After exporting copper at the cell membrane, ATP7A needs to come back to its steady-state location within the Golgi apparatus of cells – via a process called retrograde trafficking. But one question baffled scientists: what are the key elements that lead ATP7A coming back?
Back in the late 90s, Petris discovered the importance of one single di-leucine in retrograde trafficking of ATP7A. For those of you wondering, leucine is an amino acid that forms the building blocks of proteins like ATP7A, while di-leucine consists of two of them connected via a peptide bond.
His team wished to identify other signals for retrograde trafficking, but one technical hurdle stood in the way— the ATP7A gene is unstable when grown in bacterial plasmids, the traditional way of amplifying genes in the lab.
Commercial DNA synthesis was the answer.
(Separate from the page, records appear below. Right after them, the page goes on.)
--- src/rtl/mbrc_pkg.sv ---
// Shared types, constants and the CRC-16 byte fold for the Modbus RTU reply checker.
// No dependencies; every other file of the block but mbrc_channels imports this package.
`timescale 1ns / 1ps

package mbrc_pkg;

  localparam int unsigned REG_COUNT_DEF = 7;   // registers in one reply
  localparam int unsigned OUT_REGS      = 7;   // registers shown on the result word
  localparam int unsigned CFG_W         = 16;  // widest configuration register
  localparam int unsigned CFG_IDX_W     = 2;

  localparam logic [15:0] CRC_INIT = 16'hFFFF;
  localparam logic [15:0] CRC_POLY = 16'hA001;

  localparam logic [7:0]  SLAVE_ADDR_RST = 8'd2;
  localparam logic [7:0]  FUNC_CODE_RST  = 8'd3;
  localparam logic [15:0] TIMEOUT_RST    = 16'd500;

  // configuration register indexes
  localparam logic [CFG_IDX_W-1:0] CFG_SLAVE_ADDR = 2'd0;
  localparam logic [CFG_IDX_W-1:0] CFG_FUNC_CODE  = 2'd1;
  localparam logic [CFG_IDX_W-1:0] CFG_TIMEOUT    = 2'd2;

  typedef enum logic [1:0] {
    OP_START = 2'd0,
    OP_BYTE  = 2'd1,
    OP_TICK  = 2'd2
  } op_e;

  typedef enum logic [2:0] {
    ST_OK      = 3'd0,
    ST_CRC     = 3'd1,
    ST_HEADER  = 3'd2,
    ST_TIMEOUT = 3'd3,
    ST_SHORT   = 3'd4
  } status_e;

  typedef struct packed {
    logic [1:0] op;
    logic [7:0] rx_byte;
  } mbrc_item_t;

  typedef struct packed {
    logic [7:0]  slave_address;
    logic [7:0]  function_code;
    logic [15:0] timeout_ticks;
  } mbrc_cfg_t;

  typedef struct packed {
    status_e                    status;
    logic [4:0]                 byte_count;
    logic                       values_valid;
    logic [OUT_REGS-1:0][15:0]  regs;
  } mbrc_result_t;

  // Fold one byte into a reflected CRC-16, eight shift/xor steps.
  function automatic logic [15:0] crc_fold(input logic [15:0] crc, input logic [7:0] b);
    logic [15:0] c;
    c = crc ^ {8'h00, b};
    for (int k = 0; k < 8; k++) begin
      if (c[0]) begin
        c = (c >> 1) ^ CRC_POLY;
      end else begin
        c = c >> 1;
      end
    end
    return c;
  endfunction

endpackage

--- src/rtl/mbrc_channels.sv ---
// Valid/ready channel interfaces for the reply checker: request words in, result words out.
// Depends on nothing; payload fields are plain vectors.
`timescale 1ns / 1ps

interface mbrc_req_if;
  logic       valid;
  logic       ready;
  logic [1:0] operation;
  logic [7:0] rx_byte;

  modport source (output valid, output operation, output rx_byte, input ready);
  modport sink   (input valid, input operation, input rx_byte, output ready);
endinterface

interface mbrc_rsp_if;
  logic               valid;
  logic               ready;
  logic [2:0]         status;
  logic [4:0]         byte_count;
  logic               values_valid;
  logic signed [15:0] humidity_raw;
  logic signed [15:0] temperature_raw;
  logic [15:0]        conductivity;
  logic [15:0]        ph_raw;
  logic [15:0]        nitrogen;
  logic [15:0]        phosphorus;
  logic [15:0]        potassium;

  modport source (output valid, output status, output byte_count, output values_valid,
                  output humidity_raw, output temperature_raw, output conductivity,
                  output ph_raw, output nitrogen, output phosphorus, output potassium,
                  input ready);
  modport sink   (input valid, input status, input byte_count, input values_valid,
                  input humidity_raw, input temperature_raw, input conductivity,
                  input ph_raw, input nitrogen, input phosphorus, input potassium,
                  output ready);
endinterface

--- src/rtl/mbrc_in_stage.sv ---
// Input register of the reply checker: captures one request word per cycle while it is empty or its held word moves on.
// Depends on mbrc_pkg.
`timescale 1ns / 1ps

module mbrc_in_stage import mbrc_pkg::*; (
  input  logic       clk_i,
  input  logic       rst_ni,
  input  logic       valid_i,
  input  mbrc_item_t item_i,
  input  logic       adv_i,
  output logic       ready_o,
  output logic       valid_o,
  output mbrc_item_t item_o
);

  logic       valid_q;
  mbrc_item_t item_q;

  // empty, or the held word moves on this cycle
  assign ready_o = !valid_q || adv_i;
  assign valid_o = valid_q;
  assign item_o  = item_q;

  always_ff @(posedge clk_i or negedge rst_ni) begin
    if (!rst_ni) begin
      valid_q <= 1'b0;
    end else if (ready_o) begin
      valid_q <= valid_i;
    end
  end

  always_ff @(posedge clk_i) begin
    if (ready_o && valid_i) begin
      item_q <= item_i;
    end
  end

endmodule

--- src/rtl/mbrc_frame_core.sv ---
// Frame state of the reply checker: CRC fold, header check, register capture, verdict.
// Depends on mbrc_pkg; one word is handled per cycle when fire_i is high.
`timescale 1ns / 1ps

module mbrc_frame_core import mbrc_pkg::*; #(
  parameter int unsigned REG_COUNT = REG_COUNT_DEF
) (
  input  logic         clk_i,
  input  logic         rst_ni,
  input  logic         fire_i,
  input  mbrc_item_t   item_i,
  input  mbrc_cfg_t    cfg_i,
  output logic         emit_o,
  output mbrc_result_t result_o
);

  localparam int unsigned FRAME_LEN = 5 + 2 * REG_COUNT;
  localparam int unsigned SEEN_W    = $clog2(FRAME_LEN + 1);
  localparam int unsigned KEEP      = (REG_COUNT < OUT_REGS) ? REG_COUNT : OUT_REGS;
  localparam logic [SEEN_W-1:0] LAST_DATA = SEEN_W'(FRAME_LEN - 2);
  localparam logic [7:0]        BYTE_CNT  = 8'((2 * REG_COUNT) % 256);

  logic              active_q, active_d;
  logic [SEEN_W-1:0] seen_q, seen_d;
  logic [15:0]       crc_q, crc_d;
  logic              hdr_q, hdr_d;
  logic [15:0]       sil_q, sil_d;
  logic [15:0]       sil_inc;
  logic [7:0]        crc_lo_q, crc_lo_d;
  logic [15:0]       pend_q [KEEP];
  logic [15:0]       pend_d [KEEP];
  logic [15:0]       good_q [KEEP];
  logic [15:0]       good_d [KEEP];
  logic              good_seen_q, good_seen_d;
  logic [SEEN_W-1:0] off;
  logic [SEEN_W-1:0] reg_num;
  status_e           status;
  logic [7:0]        b;
  logic [OUT_REGS-1:0][15:0] reg_view;

  assign b       = item_i.rx_byte;
  assign off     = seen_q - SEEN_W'(3);
  assign reg_num = off >> 1;
  assign sil_inc = (sil_q == 16'hFFFF) ? sil_q : sil_q + 16'd1;

  always_comb begin
    active_d    = active_q;
    seen_d      = seen_q;
    crc_d       = crc_q;
    hdr_d       = hdr_q;
    sil_d       = sil_q;
    crc_lo_d    = crc_lo_q;
    pend_d      = pend_q;
    good_d      = good_q;
    good_seen_d = good_seen_q;
    emit_o      = 1'b0;
    status      = ST_OK;
    if (fire_i) begin
      unique case (item_i.op)
        OP_START: begin
          active_d = 1'b1;
          seen_d   = '0;
          crc_d    = CRC_INIT;
          hdr_d    = 1'b1;
          sil_d    = '0;
          crc_lo_d = '0;
        end
        OP_BYTE: begin
          if (active_q) begin
            sil_d  = '0;
            seen_d = seen_q + SEEN_W'(1);
            if (seen_q < LAST_DATA) begin
              crc_d = crc_fold(crc_q, b);
              if (seen_q == SEEN_W'(0) && b != cfg_i.slave_address) hdr_d = 1'b0;
              if (seen_q == SEEN_W'(1) && b != cfg_i.function_code) hdr_d = 1'b0;
              if (seen_q == SEEN_W'(2) && b != BYTE_CNT)            hdr_d = 1'b0;
              if (seen_q >= SEEN_W'(3)) begin
                for (int k = 0; k < KEEP; k++) begin
                  if (reg_num == SEEN_W'(k)) begin
                    if (!off[0]) begin
                      pend_d[k][15:8] = b;
                    end else begin
                      pend_d[k][7:0] = b;
                    end
                  end
                end
              end
            end else if (seen_q == LAST_DATA) begin
              crc_lo_d = b;
            end else begin
              // last byte: judge the frame
              active_d = 1'b0;
              emit_o   = 1'b1;
              if (!hdr_q) begin
                status = ST_HEADER;
              end else if ({b, crc_lo_q} != crc_q) begin
                status = ST_CRC;
              end else begin
                status      = ST_OK;
                good_d      = pend_q;
                good_seen_d = 1'b1;
              end
            end
          end
        end
        OP_TICK: begin
          if (active_q) begin
            sil_d = sil_inc;
            if (sil_inc >= cfg_i.timeout_ticks) begin
              active_d = 1'b0;
              emit_o   = 1'b1;
              status   = (seen_q == '0) ? ST_TIMEOUT : ST_SHORT;
            end
          end
        end
        default: ;
      endcase
    end
  end

  // registers beyond the frame read as zero
  for (genvar g = 0; g < OUT_REGS; g++) begin : g_view
    if (g < KEEP) begin : g_kept
      assign reg_view[g] = good_d[g];
    end else begin : g_zero
      assign reg_view[g] = '0;
    end
  end

  always_comb begin
    result_o.status       = status;
    result_o.byte_count   = 5'(seen_d);
    result_o.values_valid = good_seen_d;
    result_o.regs         = reg_view;
  end

  always_ff @(posedge clk_i or negedge rst_ni) begin
    if (!rst_ni) begin
      active_q    <= 1'b0;
      seen_q      <= '0;
      crc_q       <= CRC_INIT;
      hdr_q       <= 1'b0;
      sil_q       <= '0;
      crc_lo_q    <= '0;
      good_seen_q <= 1'b0;
      for (int k = 0; k < KEEP; k++) good_q[k] <= '0;
    end else begin
      active_q    <= active_d;
      seen_q      <= seen_d;
      crc_q       <= crc_d;
      hdr_q       <= hdr_d;
      sil_q       <= sil_d;
      crc_lo_q    <= crc_lo_d;
      good_seen_q <= good_seen_d;
      good_q      <= good_d;
    end
  end

  // capture buffer is fully rewritten by any frame that passes
  always_ff @(posedge clk_i) begin
    pend_q <= pend_d;
  end

endmodule

--- src/rtl/mbrc_out_stage.sv ---
// Result register of the reply checker: holds one result word until it is taken.
// Depends on mbrc_pkg.
`timescale 1ns / 1ps

module mbrc_out_stage import mbrc_pkg::*; (
  input  logic         clk_i,
  input  logic         rst_ni,
  input  logic         fire_i,
  input  logic         emit_i,
  input  mbrc_result_t result_i,
  input  logic         ready_i,
  output logic         valid_o,
  output mbrc_result_t result_o,
  output logic         adv_o
);

  logic         valid_q;
  mbrc_result_t result_q;

  // empty, or the held word leaves this cycle
  assign adv_o    = !valid_q || ready_i;
  assign valid_o  = valid_q;
  assign result_o = result_q;

  always_ff @(posedge clk_i or negedge rst_ni) begin
    if (!rst_ni) begin
      valid_q <= 1'b0;
    end else if (adv_o) begin
      valid_q <= fire_i && emit_i;
    end
  end

  always_ff @(posedge clk_i) begin
    if (fire_i && emit_i) begin
      result_q <= result_i;
    end
  end

endmodule

--- src/rtl/modbus_rtu_response_checker_unit.sv ---
// Top level of the Modbus RTU read-registers reply checker.
// Depends on mbrc_pkg, mbrc_channels, mbrc_in_stage, mbrc_frame_core, mbrc_out_stage.
`timescale 1ns / 1ps

// The checker takes one request word per cycle while the result register has room:
// start a frame, one received byte, or one millisecond tick. A result word passes two
// registers, the input register and then the result register fed by the frame logic;
// the CRC byte fold between the two registers is combinational. A started frame expects
// 5 + 2*REG_COUNT bytes (address, function code, byte count, register data big-endian,
// CRC low, CRC high). The last byte yields one result: bad header ahead of CRC mismatch,
// else ok, which latches the register values. Ticks count silence since the last byte;
// reaching timeout_ticks ends the frame with a timeout (no bytes yet) or short-frame
// result. Bytes and ticks outside a frame produce nothing; a start during a frame drops
// it silently. Write configuration only while idle.

module modbus_rtu_response_checker_unit import mbrc_pkg::*; #(
  parameter int unsigned REG_COUNT = REG_COUNT_DEF
) (
  input  logic                 clk_i,
  input  logic                 rst_ni,
  input  logic                 cfg_we_i,
  input  logic [CFG_IDX_W-1:0] cfg_idx_i,
  input  logic [CFG_W-1:0]     cfg_wdata_i,
  mbrc_req_if.sink             req_i,
  mbrc_rsp_if.source           rsp_o
);

  mbrc_cfg_t    cfg_q;
  mbrc_item_t   in_item;
  mbrc_item_t   s1_item;
  logic         s1_valid;
  logic         adv;
  logic         fire;
  logic         emit;
  mbrc_result_t core_res;
  mbrc_result_t out_res;

  // Configuration registers; writes beyond the register list are dropped.
  always_ff @(posedge clk_i or negedge rst_ni) begin
    if (!rst_ni) begin
      cfg_q.slave_address <= SLAVE_ADDR_RST;
      cfg_q.function_code <= FUNC_CODE_RST;
      cfg_q.timeout_ticks <= TIMEOUT_RST;
    end else if (cfg_we_i) begin
      unique case (cfg_idx_i)
        CFG_SLAVE_ADDR: cfg_q.slave_address <= cfg_wdata_i[7:0];
        CFG_FUNC_CODE:  cfg_q.function_code <= cfg_wdata_i[7:0];
        CFG_TIMEOUT:    cfg_q.timeout_ticks <= cfg_wdata_i[15:0];
        default: ;
      endcase
    end
  end

  assign in_item.op      = req_i.operation;
  assign in_item.rx_byte = req_i.rx_byte;

  // Hold the accepted word until the frame logic can take it.
  mbrc_in_stage u_in (
    .clk_i   (clk_i),
    .rst_ni  (rst_ni),
    .valid_i (req_i.valid),
    .item_i  (in_item),
    .adv_i   (adv),
    .ready_o (req_i.ready),
    .valid_o (s1_valid),
    .item_o  (s1_item)
  );

  // Advance the frame state whenever the result register has room.
  assign fire = s1_valid && adv;

  mbrc_frame_core #(.REG_COUNT(REG_COUNT)) u_core (
    .clk_i    (clk_i),
    .rst_ni   (rst_ni),
    .fire_i   (fire),
    .item_i   (s1_item),
    .cfg_i    (cfg_q),
    .emit_o   (emit),
    .result_o (core_res)
  );

  mbrc_out_stage u_out (
    .clk_i    (clk_i),
    .rst_ni   (rst_ni),
    .fire_i   (fire),
    .emit_i   (emit),
    .result_i (core_res),
    .ready_i  (rsp_o.ready),
    .valid_o  (rsp_o.valid),
    .result_o (out_res),
    .adv_o    (adv)
  );

  // Unpack the result word onto the channel fields.
  assign rsp_o.status          = out_res.status;
  assign rsp_o.byte_count      = out_res.byte_count;
  assign rsp_o.values_valid    = out_res.values_valid;
  assign rsp_o.humidity_raw    = signed'(out_res.regs[0]);
  assign rsp_o.temperature_raw = signed'(out_res.regs[1]);
  assign rsp_o.conductivity    = out_res.regs[2];
  assign rsp_o.ph_raw          = out_res.regs[3];
  assign rsp_o.nitrogen        = out_res.regs[4];
  assign rsp_o.phosphorus      = out_res.regs[5];
  assign rsp_o.potassium       = out_res.regs[6];

endmodule

--- src/flat_wrapper.sv ---
// flat-port wrapper written by rule: the top's interface ports become plain ports
module modbus_rtu_response_checker_unit_flat import mbrc_pkg::*;
#(
  parameter int unsigned REG_COUNT = REG_COUNT_DEF
)
  (clk_i, rst_ni, cfg_we_i, cfg_idx_i, cfg_wdata_i, req_i_valid, req_i_operation, req_i_rx_byte, req_i_ready, rsp_o_valid, rsp_o_status, rsp_o_byte_count, rsp_o_values_valid, rsp_o_humidity_raw, rsp_o_temperature_raw, rsp_o_conductivity, rsp_o_ph_raw, rsp_o_nitrogen, rsp_o_phosphorus, rsp_o_potassium, rsp_o_ready);
  mbrc_req_if req_i_i ();
  mbrc_rsp_if rsp_o_i ();
  input  logic clk_i;
  input  logic rst_ni;
  input  logic cfg_we_i;
  input  logic [CFG_IDX_W-1:0] cfg_idx_i;
  input  logic [CFG_W-1:0] cfg_wdata_i;
  input wire logic [$bits(req_i_i.valid)-1:0] req_i_valid;
  input wire logic [$bits(req_i_i.operation)-1:0] req_i_operation;
  input wire logic [$bits(req_i_i.rx_byte)-1:0] req_i_rx_byte;
  output wire logic [$bits(req_i_i.ready)-1:0] req_i_ready;
  output wire logic [$bits(rsp_o_i.valid)-1:0] rsp_o_valid;
  output wire logic [$bits(rsp_o_i.status)-1:0] rsp_o_status;
  output wire logic [$bits(rsp_o_i.byte_count)-1:0] rsp_o_byte_count;
  output wire logic [$bits(rsp_o_i.values_valid)-1:0] rsp_o_values_valid;
  output wire logic [$bits(rsp_o_i.humidity_raw)-1:0] rsp_o_humidity_raw;
  output wire logic [$bits(rsp_o_i.temperature_raw)-1:0] rsp_o_temperature_raw;
  output wire logic [$bits(rsp_o_i.conductivity)-1:0] rsp_o_conductivity;
  output wire logic [$bits(rsp_o_i.ph_raw)-1:0] rsp_o_ph_raw;
  output wire logic [$bits(rsp_o_i.nitrogen)-1:0] rsp_o_nitrogen;
  output wire logic [$bits(rsp_o_i.phosphorus)-1:0] rsp_o_phosphorus;
  output wire logic [$bits(rsp_o_i.potassium)-1:0] rsp_o_potassium;
  input wire logic [$bits(rsp_o_i.ready)-1:0] rsp_o_ready;
  assign req_i_i.valid = req_i_valid;
  assign req_i_i.operation = req_i_operation;
  assign req_i_i.rx_byte = req_i_rx_byte;
  assign req_i_ready = req_i_i.ready;
  assign rsp_o_valid = rsp_o_i.valid;
  assign rsp_o_status = rsp_o_i.status;
  assign rsp_o_byte_count = rsp_o_i.byte_count;
  assign rsp_o_values_valid = rsp_o_i.values_valid;
  assign rsp_o_humidity_raw = rsp_o_i.humidity_raw;
  assign rsp_o_temperature_raw = rsp_o_i.temperature_raw;
  assign rsp_o_conductivity = rsp_o_i.conductivity;
  assign rsp_o_ph_raw = rsp_o_i.ph_raw;
  assign rsp_o_nitrogen = rsp_o_i.nitrogen;
  assign rsp_o_phosphorus = rsp_o_i.phosphorus;
  assign rsp_o_potassium = rsp_o_i.potassium;
  assign rsp_o_i.ready = rsp_o_ready;
  modbus_rtu_response_checker_unit #(.REG_COUNT(REG_COUNT)) u_core (.clk_i(clk_i), .rst_ni(rst_ni), .cfg_we_i(cfg_we_i), .cfg_idx_i(cfg_idx_i), .cfg_wdata_i(cfg_wdata_i), .req_i(req_i_i), .rsp_o(rsp_o_i));
endmodule
--- config.mk ---
export PLATFORM = sky130hd
export DESIGN_NAME = modbus_rtu_response_checker_unit_flat
export DESIGN_NICKNAME = d
export VERILOG_FILES = /design/src/rtl/mbrc_pkg.sv /design/src/rtl/mbrc_channels.sv /design/src/rtl/mbrc_in_stage.sv /design/src/rtl/mbrc_frame_core.sv /design/src/rtl/mbrc_out_stage.sv /design/src/rtl/modbus_rtu_response_checker_unit.sv /design/src/flat_wrapper.sv
export SDC_FILE = /design/constraint.sdc
export NUM_CORES = 1
export LEC_CHECK = 0
export BUFFER_PORTS_ARGS = -buffer_cell sky130_fd_sc_hd__buf_2
export CORE_AREA = 2 2 196 198
export DETAILED_ROUTE_END_ITERATION = 10
export DIE_AREA = 0 0 198 200
export PLACE_DENSITY = 0.73
export SLEW_MARGIN = 10
export SYNTH_ARGS = -nofsm -noshare
export SYNTH_HDL_FRONTEND = slang
export SYNTH_SLANG_ARGS = --single-unit
--- constraint.sdc ---
create_clock -name clk_i -period 17.6 [get_ports clk_i]
set_input_delay 2.64 -clock clk_i [delete_from_list [all_inputs] [get_ports clk_i]]
set_output_delay 2.64 -clock clk_i [all_outputs]
set_load 0.01 [all_outputs]
==> out/qor.yml, run 1 <==
run_status:
  status: "completed"
setup_path:
  arrival_ns: 3.18
  criticalPathCategory: "input port to primary output"
  max_stage_delay_ns: 0.16
  worstPathCellList: "buf_2, nor2b_1, nand2_1, buf_2"
  crit_cells: 4
  cp-start-kind: "input port"
  crit_top_cell: "buf_2"
  worstRegToRegCells: 14
  cp_top_family: "buffers and inverters"
  r2r_setup_slack_ns: 12.53
  r2r-end: "u_core.u_out.result_o[47]$_DFFE_PP_"
  cp.required_ns: 14.96
  crit_buf_inv: 2
  cp-startpoint: "rsp_o_ready"
  r2r-start: "u_core.u_core.sil_q[6]$_DFFE_PN0P_"
  cp_slowest_cell: "buf_2"
  endpoint_kind: "primary output"
  crit_fanout: 3
synthesis:
  synth_flop_cell: "edfxtp_1"
  avgSynthCellArea_um2: 16.4
  synth_cell_types: 59
  synth_edf_count: 243
  synth-seq-cells: 437
  synth-seq-area-share_pct: 73.3
  synth.net_count: 1074
  syn-instance-count: 1014
  async_flop_share_pct: 44.4
  netlist_area_um2: 16600
  ys.warnings.count: 0
cts:
  cts_sinks: 437
  numCtsBuffers: 44
  post_cts_buffers: 0
  clk_latency_ns: 0.57
  cts_tree: "yes"
  path_clk_slew_ns: 0.06
  cts_root_buf: "clkbuf_16"
  clockBufferDepth: 3
  h-tree-depth: 2
  cts_resized: 0
  hold_buffers: 0
timing:
  max_freq_mhz: 172
  clock_skew_ns: 0.0210
  finalSetupTns_ns: 0
  hold_viol: 0
  slew-limit-headroom_pct: 34.3
  setup_slack_ns: 11.78
  setup_viol: 0
  rsz0062_at_grt: "no"
  worstMarginPinSlew_ns: 0.985
  drv_slew: 0
  timing.final.crit_share_pct: 33.0
  fin_crit_ns: 5.82
global_route:
  gr-usage-met3_pct: 3.09
  grt_max_degree: 82
  grt_pass1_wl_um: 51600
  grt_use_met1_pct: 24.4
  gr-total-overflow: 0
  grt_pass1_vias: 8896
  busiest_layer: "met2"
  grt_use_met2_pct: 27.6
  antenna_found_initial: 0
  grt_use_total_pct: 17.2
worst_hold_path:
  hp-class: "register to register"
  min_to: "u_core.u_core.good_seen_q$_DFF_PN0_"
  whs_path_depth: 1
  worstHoldStart: "u_core.u_core.good_seen_q$_DFF_PN0_"
power:
  p_leak_uw: 0.00808
  peakVddDrop_uv: 98.9
  power_density_nw_per_um2: 120
floorplan:
  die_y_um: 200
  core-area_um2: 37400
  dieArea_um2: 39600
  die_w_um: 198
  placementRows: 71
  boundaryPins: 156
  start_util_pct: 44.4
layout:
  seq_area_um2: 12200
  insertedDiodeCount: 0
  nFillCells: 3040
  drive_above_1_share_pct: 33.9
  final_cell_area_um2: 19500
  area_delta_synth_final_pct: 17.2
  finalNetCount: 1255
  multi_input_area_um2: 4160
placed_design:
  io_buffers: 155
  post-place-ws_ns: 11.74
  place.gp.congestion: 0.875
  dpl_cell_area_um2: 18000
  hpwl_um: 21200
run:
  maxCapViolCount: 0
drt:
  drtIter0Drc: 608
  drcViolationCount: 0
  viasPerCell: 5.12
  via_count: 8910
  drtAntennaViolNets: 0
  post_drt_wl_per_cell_um: 19.3
  wl_um: 33600
  drtPass1Iterations: 4
per-stage QoR:
| step | instances | hold slack [ns] | util, % | power (uW) |
|---|---|---|---|---|
| global placement | 1660 | 0.438 | 48.1 | 1410 |
| CTS | 1741 | 0.468 | 52.0 | 2360 |
| floorplan | 1014 | 0.424 | - | 1350 |
| detailed placement | 1660 | 0.453 | 48.1 | 1410 |
| global route | 1741 | 0.471 | 52.0 | 2430 |
| finish | 1741 | 0.465 | 52.0 | 2340 |
how the worst max path moves through the flow:
| stage | slack [ns] | to |
|---|---|---|
| floorplan | 8.32 | u_core.u_out.result_o[0]$_DFFE_PP_ |
| global placement | 11.79 | u_core.u_out.result_o[45]$_DFFE_PP_ |
| detailed placement | 11.74 | u_core.u_out.result_o[44]$_DFFE_PP_ |
| CTS | 11.78 | req_i_ready |
| global route | 11.75 | req_i_ready |
| finish | 11.78 | req_i_ready |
This method could create artificial genes in the laboratory.
“We reasoned that if we introduced enough silent mutations into a DNA sequence, we could avoid or change the region of instability in the native sequence without affecting the encoded protein,” Petris said.
To stabilize the gene, they changed more than 1,000 nucleotides within a 3,000 nucleotides segment, and thus solving the problem of instability of the ATP7A gene. In doing so, they subsequently found that in fact multiple di-leucines that are required for retrograde trafficking of ATP7A. This approach could be used by other laboratories whose gene of interest is also unstable.
An overlooked mineral
“If you ask [people], is it important to understand iron nutrition? Is it important to understand calcium nutrition? Most people would say of course! … But, perhaps you would not get the same answer for copper, despite the fact there is a little dispute that copper is important,” Petris said.
As an essential micronutrient, copper performs central functions to develop and maintain human skin, bones, brains and other organs.
“If you don’t have enough copper in your body, you cannot use oxygen to make energy,” Petris said. “If you don’t have copper, you would not survive.”
Pregnant women who carry a mutated ATP7A gene on their X chromosome can pass it on to their children in the form of Menkes disease.
Menkes disease is a genetic disorder that results in poor uptake and distribution of copper to cells. The incidence of this disease is estimated to be one in 100,000 newborns, according to U.S. National Library of Medicine.
Infants with Menkes disease typically begin to develop symptoms during infancy and rarely live past the first few years of life. Abnormally high accumulation of copper in kidneys and low-level accumulation in the liver and brain, cause visible symptoms like sparse hair, loose skin and failure to grow.
Despite copper’s importance, it also can be a potentially toxic nutrient.
“Copper deficiency can be a problem but too much copper is also a problem. There should be a balance,” Shanbhag explained.
The liver normally stores excessive copper and excretes it into bile to release it out of the body. Yet people with genetic disorders that preventing copper excretion might suffer Wilson’s disease, leading to life-threatening organ damage.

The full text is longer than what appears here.